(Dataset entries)
######

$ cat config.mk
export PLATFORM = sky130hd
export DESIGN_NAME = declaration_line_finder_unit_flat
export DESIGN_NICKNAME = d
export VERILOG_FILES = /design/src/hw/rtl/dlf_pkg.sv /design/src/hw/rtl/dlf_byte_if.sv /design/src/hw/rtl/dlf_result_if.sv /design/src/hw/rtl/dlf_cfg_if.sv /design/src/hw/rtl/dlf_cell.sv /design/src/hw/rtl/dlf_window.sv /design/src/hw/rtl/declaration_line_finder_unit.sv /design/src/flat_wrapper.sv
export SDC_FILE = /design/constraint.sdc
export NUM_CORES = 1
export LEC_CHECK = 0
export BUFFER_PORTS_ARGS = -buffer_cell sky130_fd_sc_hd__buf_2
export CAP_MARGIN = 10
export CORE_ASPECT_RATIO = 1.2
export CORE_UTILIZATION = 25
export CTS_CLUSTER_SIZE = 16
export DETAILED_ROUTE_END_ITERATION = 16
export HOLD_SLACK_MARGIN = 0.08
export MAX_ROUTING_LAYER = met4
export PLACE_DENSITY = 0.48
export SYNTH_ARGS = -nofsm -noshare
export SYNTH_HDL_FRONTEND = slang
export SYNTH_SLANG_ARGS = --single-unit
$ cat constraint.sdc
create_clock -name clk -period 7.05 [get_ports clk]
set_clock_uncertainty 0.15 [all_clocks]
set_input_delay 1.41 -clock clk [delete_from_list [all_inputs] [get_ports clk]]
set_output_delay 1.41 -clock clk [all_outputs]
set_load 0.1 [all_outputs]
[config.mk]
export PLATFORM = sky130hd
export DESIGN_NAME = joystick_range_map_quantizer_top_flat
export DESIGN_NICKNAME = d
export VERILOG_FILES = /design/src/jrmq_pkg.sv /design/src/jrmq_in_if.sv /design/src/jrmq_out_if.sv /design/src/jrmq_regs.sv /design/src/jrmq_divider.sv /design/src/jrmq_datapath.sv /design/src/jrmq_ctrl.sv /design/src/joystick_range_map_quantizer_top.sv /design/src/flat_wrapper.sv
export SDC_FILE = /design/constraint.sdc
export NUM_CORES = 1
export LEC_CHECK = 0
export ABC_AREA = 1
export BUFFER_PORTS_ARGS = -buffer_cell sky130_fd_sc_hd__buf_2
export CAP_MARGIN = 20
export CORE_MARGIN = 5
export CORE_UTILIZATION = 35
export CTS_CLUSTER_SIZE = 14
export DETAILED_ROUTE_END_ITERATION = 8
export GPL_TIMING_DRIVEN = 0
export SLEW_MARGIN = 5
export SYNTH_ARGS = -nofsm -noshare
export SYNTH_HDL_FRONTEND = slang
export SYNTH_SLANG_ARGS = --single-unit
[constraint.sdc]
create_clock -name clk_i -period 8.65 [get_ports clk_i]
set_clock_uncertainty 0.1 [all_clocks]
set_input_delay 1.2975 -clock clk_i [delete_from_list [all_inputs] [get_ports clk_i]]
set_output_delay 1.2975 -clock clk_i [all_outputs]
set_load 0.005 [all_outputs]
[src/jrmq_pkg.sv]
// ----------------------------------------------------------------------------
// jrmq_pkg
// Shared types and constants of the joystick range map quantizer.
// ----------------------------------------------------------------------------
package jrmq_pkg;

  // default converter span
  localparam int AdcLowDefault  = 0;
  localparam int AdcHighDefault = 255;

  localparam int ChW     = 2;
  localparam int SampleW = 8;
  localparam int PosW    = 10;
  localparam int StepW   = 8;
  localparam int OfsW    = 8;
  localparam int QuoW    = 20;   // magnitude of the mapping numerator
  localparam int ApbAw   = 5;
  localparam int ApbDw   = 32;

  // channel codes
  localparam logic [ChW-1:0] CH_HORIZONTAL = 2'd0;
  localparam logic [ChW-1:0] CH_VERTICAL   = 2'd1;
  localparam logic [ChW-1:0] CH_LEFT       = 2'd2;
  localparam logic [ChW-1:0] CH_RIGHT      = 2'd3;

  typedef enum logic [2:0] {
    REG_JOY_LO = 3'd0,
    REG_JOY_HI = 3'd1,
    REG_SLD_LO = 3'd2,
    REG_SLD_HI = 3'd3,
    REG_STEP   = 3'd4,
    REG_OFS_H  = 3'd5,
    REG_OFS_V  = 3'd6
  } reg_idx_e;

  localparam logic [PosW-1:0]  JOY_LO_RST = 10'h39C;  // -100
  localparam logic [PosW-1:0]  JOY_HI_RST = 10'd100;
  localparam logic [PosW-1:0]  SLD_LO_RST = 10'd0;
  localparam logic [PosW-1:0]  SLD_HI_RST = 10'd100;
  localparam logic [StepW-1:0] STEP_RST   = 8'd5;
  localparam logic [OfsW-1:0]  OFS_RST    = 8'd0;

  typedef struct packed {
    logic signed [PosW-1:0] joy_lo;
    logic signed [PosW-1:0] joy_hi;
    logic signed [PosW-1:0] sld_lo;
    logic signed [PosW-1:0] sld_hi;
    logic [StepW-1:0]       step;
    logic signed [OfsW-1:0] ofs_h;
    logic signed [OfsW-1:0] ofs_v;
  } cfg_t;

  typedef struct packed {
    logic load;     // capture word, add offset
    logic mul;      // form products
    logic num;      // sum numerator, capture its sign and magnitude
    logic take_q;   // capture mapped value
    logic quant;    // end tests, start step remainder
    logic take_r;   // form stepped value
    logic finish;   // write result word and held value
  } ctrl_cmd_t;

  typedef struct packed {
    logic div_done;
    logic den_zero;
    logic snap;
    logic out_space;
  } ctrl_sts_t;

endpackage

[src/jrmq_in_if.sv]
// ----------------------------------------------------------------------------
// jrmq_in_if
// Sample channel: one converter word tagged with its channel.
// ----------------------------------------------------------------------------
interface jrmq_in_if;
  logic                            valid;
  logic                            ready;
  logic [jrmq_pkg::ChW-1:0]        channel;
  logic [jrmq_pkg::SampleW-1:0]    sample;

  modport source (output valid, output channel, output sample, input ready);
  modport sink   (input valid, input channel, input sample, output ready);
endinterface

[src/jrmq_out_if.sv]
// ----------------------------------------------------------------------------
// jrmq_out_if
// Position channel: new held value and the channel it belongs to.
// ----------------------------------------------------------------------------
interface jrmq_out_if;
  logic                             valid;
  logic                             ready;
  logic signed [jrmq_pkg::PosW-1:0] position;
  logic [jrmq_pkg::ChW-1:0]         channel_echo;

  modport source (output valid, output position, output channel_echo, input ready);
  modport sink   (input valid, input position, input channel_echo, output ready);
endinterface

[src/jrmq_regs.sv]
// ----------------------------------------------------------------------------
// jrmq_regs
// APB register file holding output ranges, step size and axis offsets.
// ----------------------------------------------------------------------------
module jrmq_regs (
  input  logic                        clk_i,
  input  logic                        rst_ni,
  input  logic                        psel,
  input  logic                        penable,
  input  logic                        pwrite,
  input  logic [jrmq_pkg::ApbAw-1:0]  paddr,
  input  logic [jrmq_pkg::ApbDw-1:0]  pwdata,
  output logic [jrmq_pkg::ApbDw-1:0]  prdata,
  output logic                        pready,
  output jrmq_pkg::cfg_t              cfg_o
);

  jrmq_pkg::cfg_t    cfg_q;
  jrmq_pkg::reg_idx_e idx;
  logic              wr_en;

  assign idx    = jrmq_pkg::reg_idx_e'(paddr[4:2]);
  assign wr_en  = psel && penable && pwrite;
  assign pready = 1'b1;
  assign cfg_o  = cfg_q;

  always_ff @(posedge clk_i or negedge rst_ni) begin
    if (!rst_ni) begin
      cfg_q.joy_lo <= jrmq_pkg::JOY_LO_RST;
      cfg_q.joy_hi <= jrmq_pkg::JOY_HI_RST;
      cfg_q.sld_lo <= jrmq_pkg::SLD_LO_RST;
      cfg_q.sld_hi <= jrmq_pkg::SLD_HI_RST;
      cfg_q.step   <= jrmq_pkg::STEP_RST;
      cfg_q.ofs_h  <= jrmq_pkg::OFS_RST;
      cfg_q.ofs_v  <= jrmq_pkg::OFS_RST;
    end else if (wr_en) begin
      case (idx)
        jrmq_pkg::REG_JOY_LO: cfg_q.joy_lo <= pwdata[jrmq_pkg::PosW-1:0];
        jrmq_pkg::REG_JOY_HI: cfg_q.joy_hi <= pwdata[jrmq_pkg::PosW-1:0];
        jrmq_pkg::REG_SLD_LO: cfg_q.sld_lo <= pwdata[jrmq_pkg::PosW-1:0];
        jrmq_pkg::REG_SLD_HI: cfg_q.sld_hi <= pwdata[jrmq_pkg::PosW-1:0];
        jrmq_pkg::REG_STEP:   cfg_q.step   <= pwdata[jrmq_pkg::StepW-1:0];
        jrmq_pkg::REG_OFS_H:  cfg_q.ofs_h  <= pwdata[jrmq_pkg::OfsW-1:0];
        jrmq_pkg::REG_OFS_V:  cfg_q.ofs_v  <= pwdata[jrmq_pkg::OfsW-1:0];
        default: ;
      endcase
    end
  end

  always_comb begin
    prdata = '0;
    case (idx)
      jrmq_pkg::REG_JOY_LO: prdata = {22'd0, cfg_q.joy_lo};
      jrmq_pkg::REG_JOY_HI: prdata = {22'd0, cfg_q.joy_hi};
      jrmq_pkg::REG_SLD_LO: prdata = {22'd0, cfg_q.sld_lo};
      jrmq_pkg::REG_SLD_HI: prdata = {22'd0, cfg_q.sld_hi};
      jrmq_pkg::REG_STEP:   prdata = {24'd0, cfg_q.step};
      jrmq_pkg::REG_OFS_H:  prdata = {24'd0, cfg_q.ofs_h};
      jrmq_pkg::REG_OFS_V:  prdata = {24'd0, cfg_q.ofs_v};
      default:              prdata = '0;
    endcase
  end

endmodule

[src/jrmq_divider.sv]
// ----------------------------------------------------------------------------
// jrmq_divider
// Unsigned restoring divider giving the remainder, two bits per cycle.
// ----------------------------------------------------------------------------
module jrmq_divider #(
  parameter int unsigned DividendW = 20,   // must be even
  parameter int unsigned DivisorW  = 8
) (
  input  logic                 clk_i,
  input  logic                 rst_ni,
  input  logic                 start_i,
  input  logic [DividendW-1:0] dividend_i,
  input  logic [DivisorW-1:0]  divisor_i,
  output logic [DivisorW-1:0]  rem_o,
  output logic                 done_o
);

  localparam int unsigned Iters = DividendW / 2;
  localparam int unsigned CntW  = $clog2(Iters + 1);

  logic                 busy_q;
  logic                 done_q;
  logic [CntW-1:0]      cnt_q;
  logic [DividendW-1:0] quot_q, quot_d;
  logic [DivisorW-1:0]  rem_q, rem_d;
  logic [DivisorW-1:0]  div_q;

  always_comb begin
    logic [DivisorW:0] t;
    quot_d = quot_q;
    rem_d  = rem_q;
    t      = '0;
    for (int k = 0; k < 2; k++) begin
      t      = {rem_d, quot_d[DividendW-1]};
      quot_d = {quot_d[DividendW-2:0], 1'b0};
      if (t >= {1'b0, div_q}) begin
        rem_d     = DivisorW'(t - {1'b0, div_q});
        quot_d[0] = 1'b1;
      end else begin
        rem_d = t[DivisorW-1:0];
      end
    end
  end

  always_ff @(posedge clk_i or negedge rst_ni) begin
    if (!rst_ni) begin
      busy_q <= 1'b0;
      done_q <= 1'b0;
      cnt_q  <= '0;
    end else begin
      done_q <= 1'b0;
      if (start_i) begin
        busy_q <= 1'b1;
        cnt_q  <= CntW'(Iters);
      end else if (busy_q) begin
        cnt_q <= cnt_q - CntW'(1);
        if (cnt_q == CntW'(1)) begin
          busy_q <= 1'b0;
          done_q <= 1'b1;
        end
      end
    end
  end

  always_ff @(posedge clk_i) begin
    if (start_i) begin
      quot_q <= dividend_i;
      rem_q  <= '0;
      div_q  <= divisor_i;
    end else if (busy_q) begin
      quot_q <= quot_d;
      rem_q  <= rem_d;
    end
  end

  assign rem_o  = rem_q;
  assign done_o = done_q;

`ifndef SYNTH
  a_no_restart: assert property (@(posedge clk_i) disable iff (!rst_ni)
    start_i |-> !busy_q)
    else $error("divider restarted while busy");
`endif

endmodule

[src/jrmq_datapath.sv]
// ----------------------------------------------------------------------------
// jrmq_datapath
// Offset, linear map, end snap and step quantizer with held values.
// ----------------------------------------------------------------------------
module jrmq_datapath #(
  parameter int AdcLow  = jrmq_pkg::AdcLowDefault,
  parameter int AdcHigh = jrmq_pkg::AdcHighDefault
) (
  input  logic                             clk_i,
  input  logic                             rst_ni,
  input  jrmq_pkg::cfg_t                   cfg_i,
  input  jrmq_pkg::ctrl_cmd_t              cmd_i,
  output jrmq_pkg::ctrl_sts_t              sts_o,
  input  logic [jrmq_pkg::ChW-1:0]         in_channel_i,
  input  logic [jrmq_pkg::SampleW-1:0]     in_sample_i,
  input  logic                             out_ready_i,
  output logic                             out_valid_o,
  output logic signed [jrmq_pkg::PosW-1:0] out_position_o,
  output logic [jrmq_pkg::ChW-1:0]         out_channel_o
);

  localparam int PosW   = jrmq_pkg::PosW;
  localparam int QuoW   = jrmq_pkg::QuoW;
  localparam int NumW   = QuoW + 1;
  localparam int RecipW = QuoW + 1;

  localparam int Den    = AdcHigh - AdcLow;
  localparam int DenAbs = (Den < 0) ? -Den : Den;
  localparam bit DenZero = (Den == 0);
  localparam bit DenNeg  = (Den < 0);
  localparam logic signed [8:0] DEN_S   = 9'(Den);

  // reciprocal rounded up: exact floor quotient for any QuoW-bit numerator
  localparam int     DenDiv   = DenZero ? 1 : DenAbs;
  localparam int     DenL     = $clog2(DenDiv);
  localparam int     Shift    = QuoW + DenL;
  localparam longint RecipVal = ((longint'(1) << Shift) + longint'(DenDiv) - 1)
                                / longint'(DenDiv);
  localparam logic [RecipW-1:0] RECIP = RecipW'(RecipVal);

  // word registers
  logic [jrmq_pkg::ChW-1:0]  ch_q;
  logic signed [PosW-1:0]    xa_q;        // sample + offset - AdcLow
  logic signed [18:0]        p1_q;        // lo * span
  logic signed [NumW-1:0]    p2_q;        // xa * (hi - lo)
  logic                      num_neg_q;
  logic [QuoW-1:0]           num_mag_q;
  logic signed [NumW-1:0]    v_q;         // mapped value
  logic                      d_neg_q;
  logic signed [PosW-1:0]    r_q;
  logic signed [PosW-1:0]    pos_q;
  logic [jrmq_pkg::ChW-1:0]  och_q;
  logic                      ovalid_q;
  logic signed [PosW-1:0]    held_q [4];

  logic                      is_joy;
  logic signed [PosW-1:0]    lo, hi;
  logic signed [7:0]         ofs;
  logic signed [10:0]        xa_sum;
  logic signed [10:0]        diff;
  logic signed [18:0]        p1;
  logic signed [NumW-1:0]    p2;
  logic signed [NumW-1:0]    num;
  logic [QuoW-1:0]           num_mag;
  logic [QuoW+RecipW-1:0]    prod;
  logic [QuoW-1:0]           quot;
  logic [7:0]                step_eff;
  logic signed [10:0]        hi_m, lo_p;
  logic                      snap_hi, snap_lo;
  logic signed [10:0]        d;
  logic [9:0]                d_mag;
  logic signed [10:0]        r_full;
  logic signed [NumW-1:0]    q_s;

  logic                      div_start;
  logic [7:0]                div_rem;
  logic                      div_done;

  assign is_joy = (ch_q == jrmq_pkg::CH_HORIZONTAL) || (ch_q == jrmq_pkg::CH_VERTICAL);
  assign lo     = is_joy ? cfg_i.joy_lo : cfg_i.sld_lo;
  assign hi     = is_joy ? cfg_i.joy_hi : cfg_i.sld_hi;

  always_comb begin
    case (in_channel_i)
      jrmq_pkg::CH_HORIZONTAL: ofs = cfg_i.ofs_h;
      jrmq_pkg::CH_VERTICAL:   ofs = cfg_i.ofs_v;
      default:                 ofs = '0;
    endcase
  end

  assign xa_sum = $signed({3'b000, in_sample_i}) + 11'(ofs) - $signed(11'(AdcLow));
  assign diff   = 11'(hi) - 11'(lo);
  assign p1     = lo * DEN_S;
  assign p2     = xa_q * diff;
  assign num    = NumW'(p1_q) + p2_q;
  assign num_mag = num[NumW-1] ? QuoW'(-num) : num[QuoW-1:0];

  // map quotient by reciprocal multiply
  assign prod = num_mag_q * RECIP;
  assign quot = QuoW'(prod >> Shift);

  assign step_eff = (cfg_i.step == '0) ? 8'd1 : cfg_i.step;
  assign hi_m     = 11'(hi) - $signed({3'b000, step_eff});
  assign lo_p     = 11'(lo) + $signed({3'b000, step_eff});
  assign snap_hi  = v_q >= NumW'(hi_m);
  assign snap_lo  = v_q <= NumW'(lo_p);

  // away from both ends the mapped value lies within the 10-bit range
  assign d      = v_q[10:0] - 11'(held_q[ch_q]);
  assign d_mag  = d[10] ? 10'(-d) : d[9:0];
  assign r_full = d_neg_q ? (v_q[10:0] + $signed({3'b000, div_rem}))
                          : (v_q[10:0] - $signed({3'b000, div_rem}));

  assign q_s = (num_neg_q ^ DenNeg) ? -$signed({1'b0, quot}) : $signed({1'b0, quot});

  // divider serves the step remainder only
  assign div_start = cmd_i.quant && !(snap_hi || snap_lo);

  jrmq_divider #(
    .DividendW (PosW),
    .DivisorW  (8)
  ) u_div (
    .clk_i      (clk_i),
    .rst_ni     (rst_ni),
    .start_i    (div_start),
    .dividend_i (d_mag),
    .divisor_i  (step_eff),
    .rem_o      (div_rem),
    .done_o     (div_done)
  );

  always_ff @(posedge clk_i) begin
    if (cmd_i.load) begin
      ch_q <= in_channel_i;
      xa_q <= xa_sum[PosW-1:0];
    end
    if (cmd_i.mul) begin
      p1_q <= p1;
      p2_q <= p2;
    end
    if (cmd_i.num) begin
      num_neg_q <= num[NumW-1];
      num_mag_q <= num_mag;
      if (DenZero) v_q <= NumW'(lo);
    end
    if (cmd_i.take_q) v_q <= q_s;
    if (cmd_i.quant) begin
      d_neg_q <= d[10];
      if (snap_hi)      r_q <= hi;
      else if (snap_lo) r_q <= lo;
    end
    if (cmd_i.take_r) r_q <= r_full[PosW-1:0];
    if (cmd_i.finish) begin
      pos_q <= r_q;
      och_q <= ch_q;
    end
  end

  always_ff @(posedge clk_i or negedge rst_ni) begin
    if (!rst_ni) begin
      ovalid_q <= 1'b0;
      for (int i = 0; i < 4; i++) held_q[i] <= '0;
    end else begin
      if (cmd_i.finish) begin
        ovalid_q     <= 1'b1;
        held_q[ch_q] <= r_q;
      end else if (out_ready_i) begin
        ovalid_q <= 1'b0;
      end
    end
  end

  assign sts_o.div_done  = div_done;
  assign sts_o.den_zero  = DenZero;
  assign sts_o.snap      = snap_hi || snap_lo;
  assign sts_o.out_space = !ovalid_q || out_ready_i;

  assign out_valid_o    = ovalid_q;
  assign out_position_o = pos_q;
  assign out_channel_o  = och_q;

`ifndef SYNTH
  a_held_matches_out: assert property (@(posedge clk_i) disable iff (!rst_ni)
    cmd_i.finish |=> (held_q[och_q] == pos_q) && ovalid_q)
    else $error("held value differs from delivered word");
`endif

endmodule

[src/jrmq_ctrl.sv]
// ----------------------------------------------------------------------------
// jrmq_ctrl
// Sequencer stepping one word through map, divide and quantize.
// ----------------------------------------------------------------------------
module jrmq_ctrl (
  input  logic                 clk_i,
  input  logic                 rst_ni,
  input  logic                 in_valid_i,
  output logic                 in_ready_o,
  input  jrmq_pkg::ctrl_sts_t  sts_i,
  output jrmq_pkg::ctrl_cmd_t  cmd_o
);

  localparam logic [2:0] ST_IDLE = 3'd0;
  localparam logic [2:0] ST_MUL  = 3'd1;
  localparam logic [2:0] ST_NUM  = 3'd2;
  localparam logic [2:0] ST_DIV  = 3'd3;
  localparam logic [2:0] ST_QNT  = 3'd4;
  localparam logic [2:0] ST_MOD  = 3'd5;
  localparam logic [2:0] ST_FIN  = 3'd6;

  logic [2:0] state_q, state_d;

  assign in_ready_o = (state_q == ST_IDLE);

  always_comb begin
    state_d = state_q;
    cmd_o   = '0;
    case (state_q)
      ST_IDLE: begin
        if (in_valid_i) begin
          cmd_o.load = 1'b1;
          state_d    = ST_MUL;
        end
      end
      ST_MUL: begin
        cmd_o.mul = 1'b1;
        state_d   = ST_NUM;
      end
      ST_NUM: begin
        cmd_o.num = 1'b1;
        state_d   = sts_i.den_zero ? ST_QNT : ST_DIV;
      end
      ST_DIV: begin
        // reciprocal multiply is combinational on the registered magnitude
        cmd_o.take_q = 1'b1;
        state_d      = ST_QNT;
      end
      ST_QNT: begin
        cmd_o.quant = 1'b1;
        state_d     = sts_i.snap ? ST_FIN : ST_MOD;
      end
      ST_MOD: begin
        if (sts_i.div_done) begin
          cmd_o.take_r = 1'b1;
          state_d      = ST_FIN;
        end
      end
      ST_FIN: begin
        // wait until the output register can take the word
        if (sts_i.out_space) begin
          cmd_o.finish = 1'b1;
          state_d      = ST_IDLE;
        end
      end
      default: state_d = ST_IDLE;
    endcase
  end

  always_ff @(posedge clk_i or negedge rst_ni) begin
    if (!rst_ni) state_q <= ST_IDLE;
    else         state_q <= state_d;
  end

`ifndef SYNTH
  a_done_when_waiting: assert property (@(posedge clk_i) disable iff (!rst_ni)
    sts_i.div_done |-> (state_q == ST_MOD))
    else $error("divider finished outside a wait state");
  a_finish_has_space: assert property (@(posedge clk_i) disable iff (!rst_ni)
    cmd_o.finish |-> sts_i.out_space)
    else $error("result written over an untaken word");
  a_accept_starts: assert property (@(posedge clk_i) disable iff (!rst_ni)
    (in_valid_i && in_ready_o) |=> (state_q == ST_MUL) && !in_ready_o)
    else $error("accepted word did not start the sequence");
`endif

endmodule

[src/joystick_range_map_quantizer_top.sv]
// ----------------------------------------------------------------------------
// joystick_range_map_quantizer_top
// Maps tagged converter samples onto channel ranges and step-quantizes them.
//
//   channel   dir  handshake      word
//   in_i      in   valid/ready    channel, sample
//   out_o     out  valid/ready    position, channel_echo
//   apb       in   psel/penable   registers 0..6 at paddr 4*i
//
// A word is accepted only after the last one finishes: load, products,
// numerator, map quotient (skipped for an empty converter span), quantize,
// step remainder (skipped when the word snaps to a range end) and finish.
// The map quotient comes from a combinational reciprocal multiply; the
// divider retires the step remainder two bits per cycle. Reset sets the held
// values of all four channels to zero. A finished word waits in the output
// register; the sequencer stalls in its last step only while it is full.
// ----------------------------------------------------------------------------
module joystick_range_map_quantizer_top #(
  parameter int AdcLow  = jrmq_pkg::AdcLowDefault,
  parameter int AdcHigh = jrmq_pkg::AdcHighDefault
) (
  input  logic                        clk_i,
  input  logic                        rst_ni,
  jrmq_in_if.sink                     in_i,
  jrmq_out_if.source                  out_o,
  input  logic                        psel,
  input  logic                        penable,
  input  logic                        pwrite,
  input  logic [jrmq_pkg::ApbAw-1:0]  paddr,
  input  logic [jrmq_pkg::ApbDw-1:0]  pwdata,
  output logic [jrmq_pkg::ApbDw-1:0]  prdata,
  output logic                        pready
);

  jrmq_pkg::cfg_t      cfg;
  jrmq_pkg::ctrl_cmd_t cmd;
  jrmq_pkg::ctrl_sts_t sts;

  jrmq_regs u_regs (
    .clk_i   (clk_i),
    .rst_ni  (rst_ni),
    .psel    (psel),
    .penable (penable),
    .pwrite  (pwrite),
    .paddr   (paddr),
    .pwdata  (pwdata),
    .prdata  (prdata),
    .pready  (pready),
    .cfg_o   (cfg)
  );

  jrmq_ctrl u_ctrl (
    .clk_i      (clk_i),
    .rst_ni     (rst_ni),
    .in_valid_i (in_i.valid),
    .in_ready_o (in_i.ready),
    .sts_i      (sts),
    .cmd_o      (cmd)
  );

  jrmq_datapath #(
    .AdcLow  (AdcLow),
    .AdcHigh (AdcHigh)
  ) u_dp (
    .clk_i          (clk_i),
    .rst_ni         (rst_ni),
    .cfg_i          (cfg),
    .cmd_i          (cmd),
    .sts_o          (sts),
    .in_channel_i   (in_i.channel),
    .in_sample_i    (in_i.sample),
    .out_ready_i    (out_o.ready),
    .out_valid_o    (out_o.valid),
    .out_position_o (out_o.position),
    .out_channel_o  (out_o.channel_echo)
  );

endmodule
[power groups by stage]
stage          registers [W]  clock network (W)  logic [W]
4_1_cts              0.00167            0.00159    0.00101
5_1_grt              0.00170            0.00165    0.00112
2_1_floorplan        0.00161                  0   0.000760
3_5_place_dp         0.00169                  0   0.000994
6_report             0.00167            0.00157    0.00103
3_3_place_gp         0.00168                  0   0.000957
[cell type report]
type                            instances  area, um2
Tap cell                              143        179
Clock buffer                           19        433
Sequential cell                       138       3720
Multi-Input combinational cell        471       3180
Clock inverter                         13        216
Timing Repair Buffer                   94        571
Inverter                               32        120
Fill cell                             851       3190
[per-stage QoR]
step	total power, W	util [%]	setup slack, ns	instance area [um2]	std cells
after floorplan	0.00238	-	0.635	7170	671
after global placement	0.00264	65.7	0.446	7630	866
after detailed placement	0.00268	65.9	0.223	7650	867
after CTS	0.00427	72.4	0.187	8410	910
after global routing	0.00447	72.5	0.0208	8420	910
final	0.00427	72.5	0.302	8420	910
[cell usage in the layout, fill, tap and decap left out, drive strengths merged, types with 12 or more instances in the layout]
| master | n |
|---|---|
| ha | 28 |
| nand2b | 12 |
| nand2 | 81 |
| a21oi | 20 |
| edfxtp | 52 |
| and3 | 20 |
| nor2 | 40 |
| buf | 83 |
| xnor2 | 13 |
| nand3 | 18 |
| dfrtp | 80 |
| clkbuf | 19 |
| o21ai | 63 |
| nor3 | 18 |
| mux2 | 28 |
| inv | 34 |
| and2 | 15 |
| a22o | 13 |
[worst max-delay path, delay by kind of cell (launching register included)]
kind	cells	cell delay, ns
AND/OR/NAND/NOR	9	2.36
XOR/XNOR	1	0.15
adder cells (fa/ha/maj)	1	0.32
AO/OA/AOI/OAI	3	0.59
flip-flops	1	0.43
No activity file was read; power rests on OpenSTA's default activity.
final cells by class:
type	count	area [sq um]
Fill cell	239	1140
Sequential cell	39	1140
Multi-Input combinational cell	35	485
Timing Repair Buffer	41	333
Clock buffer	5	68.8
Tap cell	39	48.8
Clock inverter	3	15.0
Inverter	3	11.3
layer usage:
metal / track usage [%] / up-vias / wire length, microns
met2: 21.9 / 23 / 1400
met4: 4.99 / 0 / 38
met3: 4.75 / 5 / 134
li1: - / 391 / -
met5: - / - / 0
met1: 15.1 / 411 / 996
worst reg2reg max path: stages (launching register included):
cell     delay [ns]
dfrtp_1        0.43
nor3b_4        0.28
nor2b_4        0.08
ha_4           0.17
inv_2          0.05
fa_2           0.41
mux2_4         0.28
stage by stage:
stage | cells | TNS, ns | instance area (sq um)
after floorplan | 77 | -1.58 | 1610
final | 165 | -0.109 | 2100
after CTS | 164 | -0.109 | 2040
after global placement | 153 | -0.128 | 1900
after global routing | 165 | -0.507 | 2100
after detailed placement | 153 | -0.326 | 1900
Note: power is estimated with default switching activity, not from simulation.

######

Goal of the exercise - Please extract exactly, and only, the lines from the line containing "edfxtp | 52 |" through the last line of the records.

Result of this task -
| edfxtp | 52 |
| and3 | 20 |
| nor2 | 40 |
| buf | 83 |
| xnor2 | 13 |
| nand3 | 18 |
| dfrtp | 80 |
| clkbuf | 19 |
| o21ai | 63 |
| nor3 | 18 |
| mux2 | 28 |
| inv | 34 |
| and2 | 15 |
| a22o | 13 |
[worst max-delay path, delay by kind of cell (launching register included)]
kind	cells	cell delay, ns
AND/OR/NAND/NOR	9	2.36
XOR/XNOR	1	0.15
adder cells (fa/ha/maj)	1	0.32
AO/OA/AOI/OAI	3	0.59
flip-flops	1	0.43
No activity file was read; power rests on OpenSTA's default activity.
final cells by class:
type	count	area [sq um]
Fill cell	239	1140
Sequential cell	39	1140
Multi-Input combinational cell	35	485
Timing Repair Buffer	41	333
Clock buffer	5	68.8
Tap cell	39	48.8
Clock inverter	3	15.0
Inverter	3	11.3
layer usage:
metal / track usage [%] / up-vias / wire length, microns
met2: 21.9 / 23 / 1400
met4: 4.99 / 0 / 38
met3: 4.75 / 5 / 134
li1: - / 391 / -
met5: - / - / 0
met1: 15.1 / 411 / 996
worst reg2reg max path: stages (launching register included):
cell     delay [ns]
dfrtp_1        0.43
nor3b_4        0.28
nor2b_4        0.08
ha_4           0.17
inv_2          0.05
fa_2           0.41
mux2_4         0.28
stage by stage:
stage | cells | TNS, ns | instance area (sq um)
after floorplan | 77 | -1.58 | 1610
final | 165 | -0.109 | 2100
after CTS | 164 | -0.109 | 2040
after global placement | 153 | -0.128 | 1900
after global routing | 165 | -0.507 | 2100
after detailed placement | 153 | -0.326 | 1900
Note: power is estimated with default switching activity, not from simulation.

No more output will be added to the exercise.